We are clicking pics every day and the Image datastore industry is spreading its way to our lifestyle. Massive amounts of images are kept on adding every day. In this story, I like to present a tool to search for images of a given object or celebrity like Google images. Don’t get me wrong, this is nowhere near Google images. Google images crawl weblinks. This story just belongs to same object-store.
Images will be copied and stored in the S3 bucket. I am using external tools to copy images. This external tool can be anything like S3 CLI or simple AWS. S3 state change event will trigger the Lambda function to perform image recognition analysis. I am performing two types of analysis, general analysis about environment/object, secondly celebrity analysis. Once the analysis is performed, data will be stored in Dynamodb. Dynamodb is using “keyname” from S3 as the primary key for the images. All labels generated from image recognition will be stored as an attribute in the newly assigned item.

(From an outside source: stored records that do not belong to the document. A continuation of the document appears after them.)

**config.mk**
```make
export PLATFORM = sky130hd
export DESIGN_NAME = button_debouncer
export DESIGN_NICKNAME = d
export VERILOG_FILES = /design/src/rtl/button_debouncer_pkg.sv /design/src/rtl/debounce_channel.sv /design/src/rtl/button_debouncer.sv
export SDC_FILE = /design/constraint.sdc
export NUM_CORES = 1
export LEC_CHECK = 0
export CORE_ASPECT_RATIO = 1.1
export CORE_MARGIN = 5
export CORE_UTILIZATION = 60
export DETAILED_ROUTE_END_ITERATION = 6
export PLACE_DENSITY = 0.77
export SYNTH_ARGS = -nofsm -noshare
export SYNTH_HDL_FRONTEND = slang
export SYNTH_SLANG_ARGS = --single-unit
```
**constraint.sdc**
```tcl
create_clock -name clk -period 3.4 [get_ports clk]
set_input_delay 0.85 -clock clk [delete_from_list [all_inputs] [get_ports clk]]
set_output_delay 0.85 -clock clk [all_outputs]
set_load 0.02 [all_outputs]
```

API gateway will be used to search for any images containing any value or celebrity. That will trigger the Lambda function will generate a pre-signed URL for each image and deliver it to the client. This pre-signed URL will expire in 10mins if the user will not download those images.
Feel free to download code from my GitHub repo.
Parameters to be added in parameter store —
- myregion = Region name where all environment is setup. Multiregion setup needed configuration change with Load balancer
- imagedb = Dynamodb table name
- Create dynamodb table with the primary key as string and name of primary key attribute “s3key”. “s3key” attribute will store image S3 keyname.
- s3bucket = S3 bucketname
- Create S3 bucket named specified in parameter store. Create “/image” folder where all images to be copied.
Create Two IAM roles. First IAM role used with Readwrite access to Dynamodb, Log steam, image recognition and S3 access. Function(image_process_function.py) will assigned this role. Policy information as below. I am using AWS managed policy for simplicity but ensure to use the appropriate role of minimum access. Use following AWS managed policy —
Second role use for second lambda function (search_images_from_db_function.py) used read DynamoDB database for correct images and keyname. Following are AWS managed policy should be added into role
Create empty Dynamodb table “imagerek” to store all label information into database. Primary key for this database should be “s3key”. If primary key is not named as S3key this solution will not work.
S3key has keyname from S3 images datastore.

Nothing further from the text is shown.